Medicine Ball Lunge
The Medicine Ball Lunge is a functional full-body exercise that combines a forward lunge with a chest press motion. It primarily targets the quadriceps and glutes while challenging core stability and shoulder strength through the extended lever arm of the ball.
Lunges require significant neuromuscular coordination and unilateral stability, which can be compromised if you are fatigued. The AI analyzes your daily recovery metrics like HRV and sleep to determine if your central nervous system is ready for this high-coordination movement or if a more stable regression is safer today.

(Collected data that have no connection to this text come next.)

--- src/rtl/adc_ctl_reg.sv ---
module adc_ctl_reg
   import adc_regfront_pkg::*;
#(
   parameter int unsigned BUS_W = 8
) (
   input  logic             clk,
   input  logic             rst_n,
   input  logic             ctl_wr,
   input  logic             dat_rd,
   input  logic [BUS_W-1:0] wdata,
   input  logic             done,
   output ctl_reg_t         ctl
);
   localparam logic [CHAN_W-1:0] CHAN_RST = '1;

   logic seen_q;

   always_ff @(posedge clk) begin
      if (!rst_n) begin
         ctl.flag <= 1'b0;
         ctl.ien  <= 1'b0;
         ctl.cont <= 1'b0;
         ctl.chan <= CHAN_RST;
         seen_q   <= 1'b0;
      end else if (ctl_wr) begin
         ctl.ien  <= wdata[IEN_BIT];
         ctl.cont <= wdata[CONT_BIT];
         ctl.chan <= wdata[CHAN_W-1:0];
         // writable only when interrupts are being enabled by this write
         ctl.flag <= wdata[IEN_BIT] & wdata[FLAG_BIT];
         seen_q   <= 1'b0;
      end else begin
         if (done) seen_q <= 1'b1;
         if (!ctl.ien) begin
            if (done && (!ctl.cont || !seen_q)) ctl.flag <= 1'b1;
            else if (dat_rd)                    ctl.flag <= 1'b0;
         end
      end
   end
endmodule

--- src/rtl/adc_conv_seq.sv ---
module adc_conv_seq
   import adc_regfront_pkg::*;
#(
   parameter int unsigned RES_W = 8
) (
   input  logic              clk,
   input  logic              rst_n,
   input  logic              ctl_wr,
   input  logic              dat_rd,
   input  logic [CHAN_W-1:0] wr_chan,
   input  ctl_reg_t          ctl,
   input  logic              done,
   input  logic [RES_W-1:0]  result,
   output logic              start,
   output logic [RES_W-1:0]  data,
   output logic              irq
);
   localparam logic [CHAN_W-1:0] CHAN_OFF = '1;

   logic irq_q;

   always_ff @(posedge clk) begin
      if (!rst_n) begin
         start <= 1'b0;
         data  <= '0;
         irq_q <= 1'b0;
      end else begin
         if (done) data <= result;
         if (ctl_wr) begin
            start <= (wr_chan != CHAN_OFF);
            irq_q <= 1'b0;
         end else begin
            start <= done && ctl.cont && (ctl.chan != CHAN_OFF);
            if (done && ctl.ien && !ctl.flag) irq_q <= 1'b1;
            else if (dat_rd)                  irq_q <= 1'b0;
         end
      end
   end

   // route select set means the request belongs to an absent DMA engine
   assign irq = irq_q & ctl.ien & ~ctl.flag;
endmodule

--- src/rtl/adc_regfront.sv ---
module adc_regfront
   import adc_regfront_pkg::*;
#(
   parameter int unsigned       ADDR_W   = 8,
   parameter int unsigned       BUS_W    = 8,
   parameter int unsigned       RES_W    = 8,
   parameter logic [ADDR_W-1:0] CTL_ADDR = 8'h3C,
   parameter logic [ADDR_W-1:0] DAT_ADDR = 8'h3D,
   parameter bit                RD_REG   = 1'b0
) (
   input  logic              clk,
   input  logic              rst_n,
   input  logic [ADDR_W-1:0] bus_addr,
   input  logic              bus_wr,
   input  logic              bus_rd,
   input  logic [BUS_W-1:0]  bus_wdata,
   output logic [BUS_W-1:0]  bus_rdata,
   output logic              conv_start,
   output logic [CHAN_W-1:0] conv_chan,
   input  logic              conv_done,
   input  logic [RES_W-1:0]  conv_result,
   output logic              irq_cpu
);
   localparam int unsigned CTL_W = $bits(ctl_reg_t);

   if (BUS_W != CTL_W) begin : g_bad_bus_w
      $error("bus width must equal control register width");
   end
   if (RES_W > BUS_W) begin : g_bad_res_w
      $error("result wider than bus");
   end
   if (CTL_ADDR == DAT_ADDR) begin : g_bad_map
      $error("register addresses collide");
   end

   reg_sel_e         sel;
   logic             ctl_wr;
   logic             dat_rd;
   ctl_reg_t         ctl;
   logic [RES_W-1:0] data;
   logic [BUS_W-1:0] rd_mux;

   adc_bus_decode #(
      .ADDR_W  (ADDR_W),
      .CTL_ADDR(CTL_ADDR),
      .DAT_ADDR(DAT_ADDR)
   ) u_dec (
      .addr  (bus_addr),
      .wr    (bus_wr),
      .rd    (bus_rd),
      .sel   (sel),
      .ctl_wr(ctl_wr),
      .dat_rd(dat_rd)
   );

   adc_ctl_reg #(.BUS_W(BUS_W)) u_ctl (
      .clk   (clk),
      .rst_n (rst_n),
      .ctl_wr(ctl_wr),
      .dat_rd(dat_rd),
      .wdata (bus_wdata),
      .done  (conv_done),
      .ctl   (ctl)
   );

   adc_conv_seq #(.RES_W(RES_W)) u_seq (
      .clk    (clk),
      .rst_n  (rst_n),
      .ctl_wr (ctl_wr),
      .dat_rd (dat_rd),
      .wr_chan(bus_wdata[CHAN_W-1:0]),
      .ctl    (ctl),
      .done   (conv_done),
      .result (conv_result),
      .start  (conv_start),
      .data   (data),
      .irq    (irq_cpu)
   );

   assign conv_chan = ctl.chan;

   always_comb begin
      unique case (sel)
         SEL_CTL: rd_mux = ctl;
         SEL_DAT: rd_mux = BUS_W'(data);
         default: rd_mux = '0;
      endcase
   end

   if (RD_REG) begin : g_rd_reg
      logic [BUS_W-1:0] rd_q;
      always_ff @(posedge clk) begin
         if (!rst_n) rd_q <= '0;
         else        rd_q <= rd_mux;
      end
      assign bus_rdata = rd_q;
   end else begin : g_rd_comb
      assign bus_rdata = rd_mux;
   end
endmodule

Additionally, by tracking your localized muscle recovery, the app ensures your quads and glutes are sufficiently recovered from previous sessions to handle the dynamic load without risking knee valgus or form breakdown.
Form Cues
- Step forward and lower your hips until both knees bend to 90 degrees
- Press the ball straight out from your chest as you descend
- Keep your torso upright and core braced tight
- Drive firmly through your front heel to return to the start
- Retract the ball to your chest simultaneously as you stand back up
- Don't let your front knee collapse inward
- Don't round your shoulders or lean forward at the waist
- Don't slam your back knee into the ground
- Don't extend the ball before you begin the step
Common Mistakes
- Knee valgus (caving inward)
- Leaning the torso too far forward
- Inconsistent step length
- Lack of core engagement
- Rushing the movement and losing balance
Muscles Worked
This exercise is a potent lower-body builder, focusing heavily on the quadriceps and glutes for the lunge portion, with the hamstrings acting as stabilizers. The addition of the medicine ball press specifically targets the anterior deltoids and pectorals while forcing the deep core muscles to work overtime to maintain an upright posture against the forward weight.